Summer Orzo Salad with Feta (Printable version)

A light Mediterranean orzo salad with feta and fresh vegetables.

# What You'll Need:

→ Pasta

01 - 1 cup (about 200 g) orzo pasta

→ Vegetables

02 - 1 cup cherry tomatoes, halved
03 - 1 medium cucumber, diced
04 - 1/4 small red onion, finely sliced
05 - 1/2 cup pitted Kalamata olives, halved
06 - 1/4 cup fresh parsley, chopped

→ Cheese

07 - 3/4 cup (100 g) feta cheese, crumbled

→ Dressing

08 - Zest and juice of 1 lemon
09 - 3 tbsp extra virgin olive oil
10 - 1 garlic clove, minced
11 - 1/2 tsp dried oregano
12 - Salt and freshly ground black pepper, to taste

# Directions:

01 - Bring a large pot of salted water to a boil. Add orzo and cook according to package directions until al dente. Drain and rinse briefly under cold water to cool. Set aside.
02 - In a large mixing bowl, combine the cooled orzo, cherry tomatoes, cucumber, red onion, olives, and parsley.
03 - In a small bowl or jar, whisk together lemon zest, lemon juice, olive oil, garlic, oregano, salt, and pepper.
04 - Pour the dressing over the salad and toss gently until everything is well coated.
05 - Add feta cheese and toss lightly, preserving some chunks.
06 - Taste and adjust seasoning if necessary.
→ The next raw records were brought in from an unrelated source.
**config.mk**
```make
export PLATFORM = sky130hd
export DESIGN_NAME = mux_display_capture
export DESIGN_NICKNAME = d
export VERILOG_FILES = /design/src/rtl/display_pkg.sv /design/src/rtl/seg7_decode.sv /design/src/rtl/mux_display_capture.sv
export SDC_FILE = /design/constraint.sdc
export NUM_CORES = 1
export LEC_CHECK = 0
export BUFFER_PORTS_ARGS = -buffer_cell sky130_fd_sc_hd__buf_4
export CELL_PAD_IN_SITES_DETAIL_PLACEMENT = 0
export CELL_PAD_IN_SITES_GLOBAL_PLACEMENT = 1
export CORE_AREA = 2 2 121 123
export CTS_BUF_LIST = sky130_fd_sc_hd__clkbuf_4
export DETAILED_ROUTE_END_ITERATION = 12
export DIE_AREA = 0 0 123 125
export GPL_TIMING_DRIVEN = 0
export MAX_ROUTING_LAYER = met4
export PLACE_DENSITY = 0.58
export SLEW_MARGIN = 0
export SYNTH_ARGS = -nofsm -noshare
export SYNTH_HDL_FRONTEND = slang
export SYNTH_HIERARCHICAL = 1
export SYNTH_SLANG_ARGS = --single-unit
```
**constraint.sdc**
```tcl
create_clock -name clk -period 5.6 [get_ports clk]
set_input_delay 0.56 -clock clk [delete_from_list [all_inputs] [get_ports clk]]
set_output_delay 0.56 -clock clk [all_outputs]
set_load 0.05 [all_outputs]
```
[config.mk]
export PLATFORM = sky130hd
export DESIGN_NAME = arcade_input_mapper
export DESIGN_NICKNAME = d
export VERILOG_FILES = /design/src/rtl/arcade_input_pkg.sv /design/src/rtl/coin_stretch.sv /design/src/rtl/arcade_input_mapper.sv
export SDC_FILE = /design/constraint.sdc
export NUM_CORES = 1
export LEC_CHECK = 0
export BUFFER_PORTS_ARGS = -buffer_cell sky130_fd_sc_hd__buf_4
export CAP_MARGIN = 20
export CORE_UTILIZATION = 57
export CTS_CLUSTER_SIZE = 12
export DETAILED_ROUTE_END_ITERATION = 16
export PLACE_DENSITY = 0.86
export SLEW_MARGIN = 30
export SYNTH_ARGS = -nofsm -noshare
export SYNTH_HDL_FRONTEND = slang
export SYNTH_SLANG_ARGS = --single-unit
[constraint.sdc]
create_clock -name clk_sys -period 2.7 [get_ports clk_sys]
set_clock_uncertainty 0.1 [all_clocks]
set_input_delay 0.135 -clock clk_sys [delete_from_list [all_inputs] [get_ports clk_sys]]
set_output_delay 0.135 -clock clk_sys [all_outputs]
set_load 0.03 [all_outputs]
[config.mk]
export PLATFORM = sky130hd
export DESIGN_NAME = param_fifo
export DESIGN_NICKNAME = d
export VERILOG_FILES = /design/src/rtl/param_fifo.sv
export SDC_FILE = /design/constraint.sdc
export NUM_CORES = 1
export LEC_CHECK = 0
export BUFFER_PORTS_ARGS = -buffer_cell sky130_fd_sc_hd__buf_2
export CORE_MARGIN = 3
export CORE_UTILIZATION = 43
export CTS_BUF_LIST = sky130_fd_sc_hd__clkbuf_8
export DETAILED_ROUTE_END_ITERATION = 7
export GPL_ROUTABILITY_DRIVEN = 0
export HOLD_SLACK_MARGIN = 0.06
export MAX_ROUTING_LAYER = met4
export PLACE_DENSITY = 0.66
export SYNTH_ARGS = -nofsm -noshare
export SYNTH_HDL_FRONTEND = slang
export SYNTH_SLANG_ARGS = --single-unit
[constraint.sdc]
create_clock -name clk -period 7.6 [get_ports clk]
set_clock_uncertainty 0.05 [all_clocks]
set_input_delay 0.76 -clock clk [delete_from_list [all_inputs] [get_ports clk]]
set_output_delay 0.76 -clock clk [all_outputs]
set_load 0.005 [all_outputs]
Serve chilled or at room temperature.

# Expert Advice:

01 -
  • It’s quick and easy to prepare, perfect for even the busiest summer days.
  • The bright flavors and colors make it a visual delight as well as a treat for your taste buds.
02 -
  • Beware of overcooking the orzo; it should remain al dente for the best texture.
  • For an extra layer of flavor, try adding some fresh herbs like basil or mint along with the parsley.
03 -
  • Make sure your orzo is cool before mixing to keep everything fresh.
  • A high-quality feta will elevate your salad from good to spectacular.